La segunda gran cuestión para pensar en una sociedad española más preventiva y exigente respecto a la economía es el impulso de la conciencia de sociedad civil reivindicativa. En este punto, es perceptible que los ciudadanos se van a volver más exigentes con esta crisis y van a pedir a los políticos, a las instituciones y a sí mismos más responsabilidad. En todo caso, para que esa conciencia se extienda de forma efectiva es preciso que se ayude a los ciudadanos a comprender dónde deben estar los elementos de juicio. Así, por ejemplo, tendemos a votar a un alcalde o a cualquier otro cargo público bajo criterios distintos de los que lo haríamos para un gestor de nuestras cuentas o de nuestras empresas. En este sentido, factores como la deuda de un ayuntamiento, de una comunidad autónoma o un país nos parece poco importante a la hora de evaluar la gestión y decidir, en consecuencia, nuestro voto. Pues bien, baste pensar en los esfuerzos que se exigen ahora a España para entender la importancia del rigor en la gestión. También es preciso contar con una conciencia generacional, algo que siempre ha existido, pero cuya necesidad puede acrecentarse ahora. Baste pensar que la factura de la resolución de la crisis la están pagando principalmente dos generaciones de españoles a los que, aparte de ese coste, les va a ser difícil acceder a los prometidos beneficios del Estado de bienestar. Y el Estado de bienestar es posible, porque lo ha sido y puede seguir siéndolo, pero se manifiesta también la necesidad de que la ciudadanía tome conciencia de lo que cuesta mantenerlo y de cuánto se aporta y cuánto se recibe de ese sistema. Sin más corresponsabilidad, olvidémonos de él.
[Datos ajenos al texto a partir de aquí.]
Context: an optimization exercise on an open-source flow, tuned for small area, a short achievable clock period and few clock cycles per item. The choices shown serve that exercise and are no tape-out recipe.
Function was checked by simulation only, so behaviour that the tests miss may differ from the original.

==> zinc <==
==> flow/design.v (excerpt) <==
module gregorian_date_difference (
  input  logic        clk_i,
  input  logic        rst_ni,
  input  logic        in_valid_i,
  output logic        in_ready_o,
  input  logic [4:0]  start_day_i,
  input  logic [3:0]  start_month_i,
  input  logic [13:0] start_year_i,
  input  logic [4:0]  end_day_i,
  input  logic [3:0]  end_month_i,
  input  logic [13:0] end_year_i,
  output logic        out_valid_o,
  input  logic        out_ready_i,
  output logic [21:0] day_count_o,
  output logic        end_before_start_o
);
  logic adv;
  gdd_ctrl u_ctrl (
    .clk_i       (clk_i),
    .rst_ni      (rst_ni),
    .in_valid_i  (in_valid_i),
    .in_ready_o  (in_ready_o),
    .out_ready_i (out_ready_i),
    .out_valid_o (out_valid_o),
    .adv_o       (adv)
  );
  gdd_dp u_dp (
    .clk_i              (clk_i),
    .adv_i              (adv),
    .start_day_i        (start_day_i),
    .start_month_i      (start_month_i),
    .start_year_i       (start_year_i),
    .end_day_i          (end_day_i),
    .end_month_i        (end_month_i),
    .end_year_i         (end_year_i),
    .day_count_o        (day_count_o),
    .end_before_start_o (end_before_start_o)
  );
endmodule
clock: 7.0 ns
lec_check: 0
cap_margin: 20
core_margin: 2
core_utilization: 70
setup_slack_margin: 2.5
slew_margin: 20
run.sh (not shown) runs the stock make flow with config.mk's settings and CLKGATE_MAP_FILE= SYNTH_SCRIPT=/design/flow/synth_recipe.tcl, a recipe that flattens the netlist after the stock synthesis.
==> willow (differences from zinc) <==
--- a/flow/config.mk
+++ b/flow/config.mk
@@ -8,5 +8,5 @@
 export CAP_MARGIN = 20
 export CORE_MARGIN = 2
-export CORE_UTILIZATION = 70
+export CORE_UTILIZATION = 60
 export SETUP_SLACK_MARGIN = 2.5
 export SLEW_MARGIN = 20
==> cedar (differences from zinc) <==
--- a/flow/config.mk
+++ b/flow/config.mk
@@ -8,5 +8,5 @@
 export CAP_MARGIN = 20
 export CORE_MARGIN = 2
-export CORE_UTILIZATION = 70
-export SETUP_SLACK_MARGIN = 2.5
+export CORE_UTILIZATION = 60
+export SETUP_SLACK_MARGIN = 2.75
 export SLEW_MARGIN = 20
==> metrics.md <==
| Metric | Value |
|---|---|
| DP Worst Slack | `about 1.6 ns` |
| Post-cts resize count | `56` |
| Length in cells of the worst reg-to-reg path | `13` |
| Share of cells above drive strength 1 | `0.107` |
| Status | `complete, no violations` |
| Worst Skew | `0.00699 ns` |
| Worst r2r src | `u_dp.u_q[2]` |
| Clk cell area share | `0.0274` |
| Crit-path max cell delay | `between 0.5 and 0.6 ns` |
| Crit Path Max Fanout | `4` |
| Avg WL per Cell | `15.9 um` |
The numbers above come from willow.
Context: an optimization exercise on an open-source flow, tuned for small area. The choices shown serve that exercise and are no tape-out recipe. In this exercise RTL edits were held to simulation tests only and were not proved equivalent to the original. No driver is modelled on the clock port, so clocking that relies on it looks cheaper here than on a real chip. Power is estimated from default activity; no workload was simulated.

## grid_line_path_walker
module grid_line_path_walker #(
   parameter int COORD_BITS = 8
) (
   input  logic                  clock,
   input  logic                  reset,
   input  logic                  req_valid,
   output logic                  req_stall,
   input  logic                  req_command,
   input  logic [COORD_BITS-1:0] req_start_y,
   input  logic [COORD_BITS-1:0] req_start_x,
   input  logic [COORD_BITS-1:0] req_end_y,
   input  logic [COORD_BITS-1:0] req_end_x,
   input  logic                  req_pass_through,
   input  logic                  req_info_mode,
   input  logic                  req_stop_at_occupant,
   input  logic                  req_cell_projectable,
   input  logic                  req_cell_believed_wall,
   input  logic                  req_cell_occupied,
   output logic                  rsp_valid,
   input  logic                  rsp_stall,
   output logic [COORD_BITS-1:0] rsp_grid_y,
   output logic [COORD_BITS-1:0] rsp_grid_x,
   output logic                  rsp_grid_valid,
   output logic                  rsp_path_done,
   output logic [glpw_pkg::LEN_W-1:0] rsp_path_length,
   input  logic                  csr_psel,
   input  logic                  csr_penable,
   input  logic                  csr_pwrite,
   input  logic [glpw_pkg::CSR_ADDR_W-1:0] csr_paddr,
   input  logic [glpw_pkg::CSR_DATA_W-1:0] csr_pwdata,
   output logic [glpw_pkg::CSR_DATA_W-1:0] csr_prdata,
   output logic                  csr_pready
);
Settings: LEC_CHECK=0, CAP_MARGIN=20, CORE_MARGIN=2, CORE_UTILIZATION=40, SLEW_MARGIN=20; clock period 10.5 ns.
standard.sh (not shown) runs the stock make flow with config.mk's settings and CLKGATE_MAP_FILE= SYNTH_SCRIPT=/design/flow/synth_recipe.tcl, a recipe that flattens the netlist after the stock synthesis.
==> flow/flow/run.sh <==
#!/bin/bash
set -euo pipefail
bash standard.sh "BUFFER_PORTS_ARGS=-buffer_cell sky130_fd_sc_hd__buf_1" "CTS_ARGS=-sink_clustering_enable -repair_clock_nets -dont_use_dummy_load -buf_list {sky130_fd_sc_hd__clkbuf_4} -root_buf sky130_fd_sc_hd__clkbuf_8" finish > flow_make.log 2>&1
The first run completed with no timing, DRC or antenna violations.
Rerun with:
==> flow/flow/run.sh (replaced) <==
#!/bin/bash
# Standard layout, but with the smallest buffer on each port instead of the
# default port buffer cell. Every tool's output goes to flow_make.log here;
# ORFS also keeps per-step logs under orfs/logs.
set -euo pipefail
bash standard.sh "BUFFER_PORTS_ARGS=-buffer_cell sky130_fd_sc_hd__buf_1" finish > flow_make.log 2>&1
The changed run passed the timing, DRC and antenna checks.
Global-route usage hardly moves.
Setup slack got worse by 0.0088 ns.
Area after synthesis is unchanged.
Worst hold slack hardly moves.
Via count climbs by 0.38%.
Critical path depth does not change.
Design area went up by 1.9%.
Sequential cell count stays the same.
Wire length barely changes.
Sequential power stays flat.
Rerun with:
==> flow/run.sh (new file) <==
#!/bin/bash
# synth_recipe.tcl (not shown) runs the flow's synth.tcl, then flattens the netlist and writes it again
# the make line also repeats each setting of config.mk as NAME=value (left out here)
make -C /OpenROAD-flow-scripts/flow DESIGN_CONFIG=/design/flow/config.mk WORK_HOME=/design/flow/orfs CLKGATE_MAP_FILE= SYNTH_SCRIPT=/design/flow/synth_recipe.tcl finish
removed: flow/flow/run.sh
removed: flow/standard.sh
Power is higher by 5.4%.
Worst setup slack degrades by 0.75 ns.
Core utilization goes up by 5.2 points.
Wire length falls by about 0.9%.
Sequential power barely changes.
Rerun with:
==> flow/flow/run.sh (new file) <==
#!/bin/bash
set -euo pipefail
bash standard.sh "BUFFER_PORTS_ARGS=-buffer_cell sky130_fd_sc_hd__buf_1" "CTS_ARGS=-sink_clustering_enable -repair_clock_nets -dont_use_dummy_load" finish > flow_make.log 2>&1
==> flow/standard.sh (new file) <==
#!/bin/bash
# synth_recipe.tcl (not shown) runs the flow's synth.tcl, then flattens the netlist and writes it again
# the make line also repeats each setting of config.mk as NAME=value (left out here)
make -C /OpenROAD-flow-scripts/flow DESIGN_CONFIG=/design/flow/config.mk WORK_HOME=/design/flow/orfs CLKGATE_MAP_FILE= SYNTH_SCRIPT=/design/flow/synth_recipe.tcl "${@:-finish}"
removed: flow/run.sh
Clock-buffer cell count came out lower by 3.
Design area came out lower by about 12%.
Power came out lower by about 13%.
Sequential power stays flat.
Register-to-register slack is better by 0.03 ns.
Die area stays the same.
Maximum frequency came out higher by 16%.
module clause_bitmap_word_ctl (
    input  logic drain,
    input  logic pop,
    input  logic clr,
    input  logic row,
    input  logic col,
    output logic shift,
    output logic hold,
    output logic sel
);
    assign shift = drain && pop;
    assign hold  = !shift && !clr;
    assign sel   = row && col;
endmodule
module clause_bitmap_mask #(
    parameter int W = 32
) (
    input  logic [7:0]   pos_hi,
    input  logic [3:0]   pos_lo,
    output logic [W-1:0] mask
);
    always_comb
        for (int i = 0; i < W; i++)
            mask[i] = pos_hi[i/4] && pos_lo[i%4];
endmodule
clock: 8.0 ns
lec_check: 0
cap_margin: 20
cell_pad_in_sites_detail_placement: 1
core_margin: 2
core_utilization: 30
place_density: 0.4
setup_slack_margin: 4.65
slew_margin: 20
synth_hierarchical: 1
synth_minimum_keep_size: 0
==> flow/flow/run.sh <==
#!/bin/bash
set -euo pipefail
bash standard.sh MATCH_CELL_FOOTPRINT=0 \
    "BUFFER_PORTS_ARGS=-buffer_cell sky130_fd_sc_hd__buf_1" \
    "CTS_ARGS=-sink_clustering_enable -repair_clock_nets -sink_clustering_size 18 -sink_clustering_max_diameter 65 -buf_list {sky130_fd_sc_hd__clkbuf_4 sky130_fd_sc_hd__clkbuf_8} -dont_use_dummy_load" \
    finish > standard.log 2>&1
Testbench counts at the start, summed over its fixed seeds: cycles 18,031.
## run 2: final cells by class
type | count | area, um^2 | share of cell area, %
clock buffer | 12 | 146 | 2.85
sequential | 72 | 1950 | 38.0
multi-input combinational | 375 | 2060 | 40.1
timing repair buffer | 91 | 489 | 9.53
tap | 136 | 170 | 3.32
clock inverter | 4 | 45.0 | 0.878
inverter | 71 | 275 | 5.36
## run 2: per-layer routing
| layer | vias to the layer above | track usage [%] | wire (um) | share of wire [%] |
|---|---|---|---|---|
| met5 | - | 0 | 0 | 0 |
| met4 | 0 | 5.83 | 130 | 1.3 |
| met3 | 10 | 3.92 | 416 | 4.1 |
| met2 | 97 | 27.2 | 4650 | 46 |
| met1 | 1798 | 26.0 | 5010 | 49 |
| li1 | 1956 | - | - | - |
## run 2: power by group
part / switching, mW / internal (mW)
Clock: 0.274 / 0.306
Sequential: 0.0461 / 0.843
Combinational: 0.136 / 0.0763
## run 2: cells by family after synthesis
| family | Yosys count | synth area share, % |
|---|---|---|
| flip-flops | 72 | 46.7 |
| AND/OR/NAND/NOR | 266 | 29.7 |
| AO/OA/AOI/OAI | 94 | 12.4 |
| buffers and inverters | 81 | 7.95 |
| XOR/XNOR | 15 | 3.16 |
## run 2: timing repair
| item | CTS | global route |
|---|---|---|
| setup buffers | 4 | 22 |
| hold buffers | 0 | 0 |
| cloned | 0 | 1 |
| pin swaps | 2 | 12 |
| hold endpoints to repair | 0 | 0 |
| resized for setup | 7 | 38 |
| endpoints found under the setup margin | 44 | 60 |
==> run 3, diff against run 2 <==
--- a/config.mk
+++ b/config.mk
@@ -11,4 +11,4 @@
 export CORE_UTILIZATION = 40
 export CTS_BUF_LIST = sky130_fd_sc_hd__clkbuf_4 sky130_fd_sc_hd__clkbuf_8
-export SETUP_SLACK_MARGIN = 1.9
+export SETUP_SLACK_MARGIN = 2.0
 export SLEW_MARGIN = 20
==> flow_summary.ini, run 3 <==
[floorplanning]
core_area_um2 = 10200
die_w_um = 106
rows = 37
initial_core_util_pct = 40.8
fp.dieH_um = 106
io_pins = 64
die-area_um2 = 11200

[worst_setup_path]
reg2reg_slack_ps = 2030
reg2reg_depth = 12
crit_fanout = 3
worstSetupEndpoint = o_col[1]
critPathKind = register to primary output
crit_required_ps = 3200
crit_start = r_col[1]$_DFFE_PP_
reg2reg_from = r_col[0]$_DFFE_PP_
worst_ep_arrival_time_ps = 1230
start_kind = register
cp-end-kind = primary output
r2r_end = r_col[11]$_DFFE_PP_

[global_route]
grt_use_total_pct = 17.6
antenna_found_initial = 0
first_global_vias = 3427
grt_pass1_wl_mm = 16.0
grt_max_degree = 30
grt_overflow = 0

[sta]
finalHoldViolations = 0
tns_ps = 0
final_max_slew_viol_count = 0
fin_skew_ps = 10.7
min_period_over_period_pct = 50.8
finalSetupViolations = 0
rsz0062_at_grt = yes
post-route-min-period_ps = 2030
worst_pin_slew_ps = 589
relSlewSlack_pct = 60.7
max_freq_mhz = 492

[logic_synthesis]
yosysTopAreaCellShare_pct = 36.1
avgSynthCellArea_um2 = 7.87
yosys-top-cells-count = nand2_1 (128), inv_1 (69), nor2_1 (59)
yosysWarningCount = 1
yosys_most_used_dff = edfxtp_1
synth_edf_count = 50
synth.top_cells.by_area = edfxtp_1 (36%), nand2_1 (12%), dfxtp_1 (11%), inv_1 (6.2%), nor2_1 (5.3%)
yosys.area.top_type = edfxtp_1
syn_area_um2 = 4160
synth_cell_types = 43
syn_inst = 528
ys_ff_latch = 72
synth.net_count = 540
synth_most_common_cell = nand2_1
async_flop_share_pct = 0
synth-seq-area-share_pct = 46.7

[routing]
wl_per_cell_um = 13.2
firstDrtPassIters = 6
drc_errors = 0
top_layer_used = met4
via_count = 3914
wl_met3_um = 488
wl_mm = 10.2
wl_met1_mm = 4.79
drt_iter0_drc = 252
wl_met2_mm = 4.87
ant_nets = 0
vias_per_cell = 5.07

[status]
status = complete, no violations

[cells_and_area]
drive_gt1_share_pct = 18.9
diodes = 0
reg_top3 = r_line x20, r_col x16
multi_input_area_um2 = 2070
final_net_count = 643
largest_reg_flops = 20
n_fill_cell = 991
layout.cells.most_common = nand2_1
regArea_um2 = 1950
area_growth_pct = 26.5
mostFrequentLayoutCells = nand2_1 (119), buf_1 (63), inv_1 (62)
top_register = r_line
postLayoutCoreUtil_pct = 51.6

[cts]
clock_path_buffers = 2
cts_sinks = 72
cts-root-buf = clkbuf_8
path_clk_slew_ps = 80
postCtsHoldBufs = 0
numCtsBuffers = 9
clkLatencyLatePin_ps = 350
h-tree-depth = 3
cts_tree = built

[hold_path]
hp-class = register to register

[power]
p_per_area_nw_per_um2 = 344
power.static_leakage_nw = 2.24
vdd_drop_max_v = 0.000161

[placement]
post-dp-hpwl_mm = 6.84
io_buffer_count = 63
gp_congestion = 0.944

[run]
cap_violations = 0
Por último, la tercera y también muy importante cuestión es que en la sociedad española se haga cada vez más importante el gusto por los sistemas de incentivos. El Estado de bienestar —un logro tremendo de la sociedad española que no debe perderse— y la conciencia de seguridad que transmite tienen también sus desventajas, y es que a veces se tiende hacia un excesivo igualitarismo y a un desprecio del mérito y la capacidad. La meritocracia y los incentivos son una cuestión, en buena medida, cultural, y conforme la sociedad se hace más exigente —y la española lo hará— esos incentivos tendrán que arraigarse y tendrán que hacerlo a todos los niveles públicos y privados. Y junto a ellos, la erradicación del fraude, como un mal que constituye una injusticia social de primer nivel en España. En este camino, es preciso establecer un nivel de solidaridad inquebrantable compatible con esos incentivos porque la igualdad de oportunidades puede ser un objetivo, pero nunca es una realidad completa.

Santiago Carbó Valverde es catedrático de Economía y Finanzas de la Bangor Business School e investigador de Funcas.